> EXERCISE
Your answer should be only the lines below from the one with "export CORE_UTILIZATION = 52" to the one with "Antenna cell count", repeated exactly, ends included.

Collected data

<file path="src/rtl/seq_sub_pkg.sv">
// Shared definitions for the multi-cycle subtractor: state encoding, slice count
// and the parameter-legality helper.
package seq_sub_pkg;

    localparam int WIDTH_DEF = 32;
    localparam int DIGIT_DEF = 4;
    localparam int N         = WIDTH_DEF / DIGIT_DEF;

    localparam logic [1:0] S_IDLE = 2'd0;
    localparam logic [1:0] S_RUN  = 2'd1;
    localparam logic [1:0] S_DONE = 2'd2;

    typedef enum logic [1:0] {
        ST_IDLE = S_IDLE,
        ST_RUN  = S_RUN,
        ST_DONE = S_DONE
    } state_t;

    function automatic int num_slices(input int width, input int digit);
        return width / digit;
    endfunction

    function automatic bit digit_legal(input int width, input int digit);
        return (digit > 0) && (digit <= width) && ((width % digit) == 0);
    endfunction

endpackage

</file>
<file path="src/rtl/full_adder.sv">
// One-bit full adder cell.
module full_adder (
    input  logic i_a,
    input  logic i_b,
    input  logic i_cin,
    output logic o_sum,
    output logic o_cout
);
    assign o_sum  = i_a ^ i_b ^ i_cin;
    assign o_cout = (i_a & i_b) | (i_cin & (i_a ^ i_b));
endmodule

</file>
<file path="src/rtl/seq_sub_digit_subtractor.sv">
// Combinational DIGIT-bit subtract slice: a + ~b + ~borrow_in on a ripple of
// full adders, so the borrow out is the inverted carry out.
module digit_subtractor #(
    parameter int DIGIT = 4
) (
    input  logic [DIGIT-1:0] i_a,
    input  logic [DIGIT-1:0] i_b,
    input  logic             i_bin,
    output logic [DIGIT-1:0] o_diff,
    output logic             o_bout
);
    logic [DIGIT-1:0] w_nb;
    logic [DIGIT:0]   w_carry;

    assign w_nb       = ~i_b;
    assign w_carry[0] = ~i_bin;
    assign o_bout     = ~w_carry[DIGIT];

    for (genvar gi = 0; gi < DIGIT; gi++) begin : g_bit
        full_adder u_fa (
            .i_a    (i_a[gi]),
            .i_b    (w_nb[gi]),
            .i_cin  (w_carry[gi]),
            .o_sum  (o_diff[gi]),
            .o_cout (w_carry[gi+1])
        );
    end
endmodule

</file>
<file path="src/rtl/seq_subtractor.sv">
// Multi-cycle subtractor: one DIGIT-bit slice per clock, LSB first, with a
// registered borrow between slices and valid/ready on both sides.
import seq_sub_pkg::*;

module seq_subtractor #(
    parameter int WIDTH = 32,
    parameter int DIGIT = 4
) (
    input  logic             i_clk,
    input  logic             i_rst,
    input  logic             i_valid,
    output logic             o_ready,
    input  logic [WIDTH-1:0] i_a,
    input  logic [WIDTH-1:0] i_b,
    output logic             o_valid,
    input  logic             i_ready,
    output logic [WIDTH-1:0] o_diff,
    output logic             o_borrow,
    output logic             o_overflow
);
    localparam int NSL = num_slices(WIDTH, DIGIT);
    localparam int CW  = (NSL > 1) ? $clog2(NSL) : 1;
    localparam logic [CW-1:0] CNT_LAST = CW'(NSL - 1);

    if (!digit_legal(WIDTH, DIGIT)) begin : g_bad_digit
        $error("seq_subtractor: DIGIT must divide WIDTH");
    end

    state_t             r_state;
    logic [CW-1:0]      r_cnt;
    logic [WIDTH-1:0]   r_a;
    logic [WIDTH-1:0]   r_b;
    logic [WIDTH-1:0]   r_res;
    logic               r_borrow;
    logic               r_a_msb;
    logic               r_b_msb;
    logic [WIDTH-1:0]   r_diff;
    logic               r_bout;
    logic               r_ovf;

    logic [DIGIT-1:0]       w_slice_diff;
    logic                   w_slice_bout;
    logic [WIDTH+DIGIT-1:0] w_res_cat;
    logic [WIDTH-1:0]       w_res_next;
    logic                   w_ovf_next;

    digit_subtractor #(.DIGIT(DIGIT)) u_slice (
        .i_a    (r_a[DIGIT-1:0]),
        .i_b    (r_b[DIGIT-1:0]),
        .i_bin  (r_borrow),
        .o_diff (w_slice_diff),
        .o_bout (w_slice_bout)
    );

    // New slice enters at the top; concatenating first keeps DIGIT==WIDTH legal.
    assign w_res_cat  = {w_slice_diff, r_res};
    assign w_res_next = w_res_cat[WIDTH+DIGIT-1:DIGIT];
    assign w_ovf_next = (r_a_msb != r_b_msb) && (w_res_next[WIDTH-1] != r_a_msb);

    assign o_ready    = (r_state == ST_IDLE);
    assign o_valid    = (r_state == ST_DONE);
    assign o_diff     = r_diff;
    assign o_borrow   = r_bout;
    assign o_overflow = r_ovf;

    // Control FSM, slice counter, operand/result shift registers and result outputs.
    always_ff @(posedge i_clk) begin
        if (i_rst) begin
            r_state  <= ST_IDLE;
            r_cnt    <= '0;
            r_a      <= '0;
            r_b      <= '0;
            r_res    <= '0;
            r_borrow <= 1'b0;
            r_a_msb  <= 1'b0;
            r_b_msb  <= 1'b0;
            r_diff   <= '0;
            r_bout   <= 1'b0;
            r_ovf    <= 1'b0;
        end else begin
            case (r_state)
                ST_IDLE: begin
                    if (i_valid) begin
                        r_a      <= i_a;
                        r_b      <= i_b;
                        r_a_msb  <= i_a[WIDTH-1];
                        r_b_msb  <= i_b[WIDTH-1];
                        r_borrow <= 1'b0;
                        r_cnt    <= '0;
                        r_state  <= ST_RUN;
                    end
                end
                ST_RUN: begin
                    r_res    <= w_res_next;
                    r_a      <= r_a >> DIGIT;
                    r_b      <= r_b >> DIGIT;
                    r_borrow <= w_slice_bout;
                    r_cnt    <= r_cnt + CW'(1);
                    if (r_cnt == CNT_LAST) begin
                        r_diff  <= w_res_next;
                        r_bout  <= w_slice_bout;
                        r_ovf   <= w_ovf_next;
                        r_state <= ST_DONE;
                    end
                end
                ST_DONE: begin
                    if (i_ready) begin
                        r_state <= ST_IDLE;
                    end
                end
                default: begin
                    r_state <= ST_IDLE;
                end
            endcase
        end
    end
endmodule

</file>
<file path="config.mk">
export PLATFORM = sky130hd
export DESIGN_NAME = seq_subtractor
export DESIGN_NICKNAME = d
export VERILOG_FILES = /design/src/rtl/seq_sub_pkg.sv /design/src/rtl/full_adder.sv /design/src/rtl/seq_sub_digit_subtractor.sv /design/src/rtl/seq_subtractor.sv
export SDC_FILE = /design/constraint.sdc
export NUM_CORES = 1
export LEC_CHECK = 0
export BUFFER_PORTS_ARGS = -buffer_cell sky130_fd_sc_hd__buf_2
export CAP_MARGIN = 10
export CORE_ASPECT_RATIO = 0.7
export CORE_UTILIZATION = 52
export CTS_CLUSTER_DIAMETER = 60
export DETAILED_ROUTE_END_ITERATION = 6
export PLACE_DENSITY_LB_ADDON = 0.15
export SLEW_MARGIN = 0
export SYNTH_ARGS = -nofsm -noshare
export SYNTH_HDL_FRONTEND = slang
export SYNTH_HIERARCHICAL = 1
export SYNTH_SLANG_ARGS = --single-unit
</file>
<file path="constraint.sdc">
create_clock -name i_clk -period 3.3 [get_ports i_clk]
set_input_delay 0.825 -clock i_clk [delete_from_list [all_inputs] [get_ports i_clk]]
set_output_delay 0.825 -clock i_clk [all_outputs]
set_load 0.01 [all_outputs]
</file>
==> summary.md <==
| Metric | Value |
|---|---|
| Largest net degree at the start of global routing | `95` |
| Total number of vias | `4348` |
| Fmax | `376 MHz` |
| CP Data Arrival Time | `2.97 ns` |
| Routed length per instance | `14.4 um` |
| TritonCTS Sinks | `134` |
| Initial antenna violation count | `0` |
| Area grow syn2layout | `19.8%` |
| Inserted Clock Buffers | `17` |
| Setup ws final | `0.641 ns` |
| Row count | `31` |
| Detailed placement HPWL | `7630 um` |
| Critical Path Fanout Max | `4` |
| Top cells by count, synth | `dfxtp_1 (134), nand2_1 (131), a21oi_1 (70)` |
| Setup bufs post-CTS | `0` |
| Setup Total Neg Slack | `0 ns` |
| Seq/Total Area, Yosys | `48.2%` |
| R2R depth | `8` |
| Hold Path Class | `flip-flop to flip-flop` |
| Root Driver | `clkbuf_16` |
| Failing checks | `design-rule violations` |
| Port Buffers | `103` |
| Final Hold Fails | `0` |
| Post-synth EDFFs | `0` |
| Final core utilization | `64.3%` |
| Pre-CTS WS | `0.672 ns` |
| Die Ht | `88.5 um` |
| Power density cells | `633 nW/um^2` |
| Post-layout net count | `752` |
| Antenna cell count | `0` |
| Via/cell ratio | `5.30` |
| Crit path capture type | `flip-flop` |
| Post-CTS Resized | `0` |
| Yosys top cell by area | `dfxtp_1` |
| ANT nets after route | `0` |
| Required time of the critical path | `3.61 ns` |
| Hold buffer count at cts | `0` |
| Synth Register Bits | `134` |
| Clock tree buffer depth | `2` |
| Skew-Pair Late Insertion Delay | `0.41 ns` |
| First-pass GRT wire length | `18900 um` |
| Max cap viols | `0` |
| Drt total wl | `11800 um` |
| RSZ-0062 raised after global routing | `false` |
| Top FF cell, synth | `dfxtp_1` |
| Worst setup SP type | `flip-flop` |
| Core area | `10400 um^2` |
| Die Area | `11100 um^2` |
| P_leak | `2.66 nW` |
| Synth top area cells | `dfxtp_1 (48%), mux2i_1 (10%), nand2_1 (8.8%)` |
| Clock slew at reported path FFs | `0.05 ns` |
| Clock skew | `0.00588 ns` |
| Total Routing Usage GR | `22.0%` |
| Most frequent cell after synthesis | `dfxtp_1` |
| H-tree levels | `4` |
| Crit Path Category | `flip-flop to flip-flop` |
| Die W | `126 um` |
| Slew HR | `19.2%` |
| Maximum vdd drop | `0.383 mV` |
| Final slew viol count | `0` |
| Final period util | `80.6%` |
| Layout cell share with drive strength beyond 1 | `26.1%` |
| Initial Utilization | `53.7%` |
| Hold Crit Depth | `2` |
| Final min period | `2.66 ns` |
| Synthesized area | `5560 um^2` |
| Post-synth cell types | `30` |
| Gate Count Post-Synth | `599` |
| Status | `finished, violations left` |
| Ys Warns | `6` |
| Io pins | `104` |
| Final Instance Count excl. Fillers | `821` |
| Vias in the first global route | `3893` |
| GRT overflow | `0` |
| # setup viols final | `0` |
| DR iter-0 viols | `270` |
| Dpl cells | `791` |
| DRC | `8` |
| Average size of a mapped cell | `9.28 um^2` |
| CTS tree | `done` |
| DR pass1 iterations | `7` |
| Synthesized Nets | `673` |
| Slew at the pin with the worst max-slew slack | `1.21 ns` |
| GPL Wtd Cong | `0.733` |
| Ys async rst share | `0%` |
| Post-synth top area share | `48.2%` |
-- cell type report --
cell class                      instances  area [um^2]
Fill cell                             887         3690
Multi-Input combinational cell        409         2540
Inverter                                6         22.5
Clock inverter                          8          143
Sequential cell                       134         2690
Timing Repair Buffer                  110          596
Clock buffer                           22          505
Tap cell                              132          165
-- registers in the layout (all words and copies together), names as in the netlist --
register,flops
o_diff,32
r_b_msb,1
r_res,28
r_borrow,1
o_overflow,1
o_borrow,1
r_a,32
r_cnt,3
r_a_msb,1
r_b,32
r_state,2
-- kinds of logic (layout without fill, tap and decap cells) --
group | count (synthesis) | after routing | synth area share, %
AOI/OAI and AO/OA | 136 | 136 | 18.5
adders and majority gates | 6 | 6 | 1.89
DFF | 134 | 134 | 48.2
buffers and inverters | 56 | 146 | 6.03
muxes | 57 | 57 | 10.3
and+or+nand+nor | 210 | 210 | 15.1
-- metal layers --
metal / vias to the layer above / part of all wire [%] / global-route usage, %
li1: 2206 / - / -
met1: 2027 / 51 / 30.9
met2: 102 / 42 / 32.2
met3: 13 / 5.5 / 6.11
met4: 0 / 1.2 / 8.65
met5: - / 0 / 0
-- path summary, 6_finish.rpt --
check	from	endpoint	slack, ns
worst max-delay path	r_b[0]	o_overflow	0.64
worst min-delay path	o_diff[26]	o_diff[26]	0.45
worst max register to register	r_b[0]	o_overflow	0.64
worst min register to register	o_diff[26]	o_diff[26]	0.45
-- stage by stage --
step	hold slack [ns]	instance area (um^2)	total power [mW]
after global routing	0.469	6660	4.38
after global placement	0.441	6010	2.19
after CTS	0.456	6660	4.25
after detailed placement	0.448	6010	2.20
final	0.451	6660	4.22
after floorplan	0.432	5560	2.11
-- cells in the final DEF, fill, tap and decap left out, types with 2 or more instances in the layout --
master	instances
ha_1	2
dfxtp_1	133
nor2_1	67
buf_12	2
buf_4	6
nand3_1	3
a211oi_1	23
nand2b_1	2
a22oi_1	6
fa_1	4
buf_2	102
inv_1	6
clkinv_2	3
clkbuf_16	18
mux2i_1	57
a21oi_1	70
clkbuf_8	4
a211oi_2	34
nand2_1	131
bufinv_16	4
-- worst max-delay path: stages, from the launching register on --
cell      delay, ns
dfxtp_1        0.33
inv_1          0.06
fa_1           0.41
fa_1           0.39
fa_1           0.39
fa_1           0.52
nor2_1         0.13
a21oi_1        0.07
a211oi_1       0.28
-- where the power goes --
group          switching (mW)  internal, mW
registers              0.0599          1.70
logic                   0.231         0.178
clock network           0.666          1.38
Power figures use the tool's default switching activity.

> SOLUTION FOR THIS PROBLEM
export CORE_UTILIZATION = 52
export CTS_CLUSTER_DIAMETER = 60
export DETAILED_ROUTE_END_ITERATION = 6
export PLACE_DENSITY_LB_ADDON = 0.15
export SLEW_MARGIN = 0
export SYNTH_ARGS = -nofsm -noshare
export SYNTH_HDL_FRONTEND = slang
export SYNTH_HIERARCHICAL = 1
export SYNTH_SLANG_ARGS = --single-unit
</file>
<file path="constraint.sdc">
create_clock -name i_clk -period 3.3 [get_ports i_clk]
set_input_delay 0.825 -clock i_clk [delete_from_list [all_inputs] [get_ports i_clk]]
set_output_delay 0.825 -clock i_clk [all_outputs]
set_load 0.01 [all_outputs]
</file>
==> summary.md <==
| Metric | Value |
|---|---|
| Largest net degree at the start of global routing | `95` |
| Total number of vias | `4348` |
| Fmax | `376 MHz` |
| CP Data Arrival Time | `2.97 ns` |
| Routed length per instance | `14.4 um` |
| TritonCTS Sinks | `134` |
| Initial antenna violation count | `0` |
| Area grow syn2layout | `19.8%` |
| Inserted Clock Buffers | `17` |
| Setup ws final | `0.641 ns` |
| Row count | `31` |
| Detailed placement HPWL | `7630 um` |
| Critical Path Fanout Max | `4` |
| Top cells by count, synth | `dfxtp_1 (134), nand2_1 (131), a21oi_1 (70)` |
| Setup bufs post-CTS | `0` |
| Setup Total Neg Slack | `0 ns` |
| Seq/Total Area, Yosys | `48.2%` |
| R2R depth | `8` |
| Hold Path Class | `flip-flop to flip-flop` |
| Root Driver | `clkbuf_16` |
| Failing checks | `design-rule violations` |
| Port Buffers | `103` |
| Final Hold Fails | `0` |
| Post-synth EDFFs | `0` |
| Final core utilization | `64.3%` |
| Pre-CTS WS | `0.672 ns` |
| Die Ht | `88.5 um` |
| Power density cells | `633 nW/um^2` |
| Post-layout net count | `752` |
| Antenna cell count | `0` |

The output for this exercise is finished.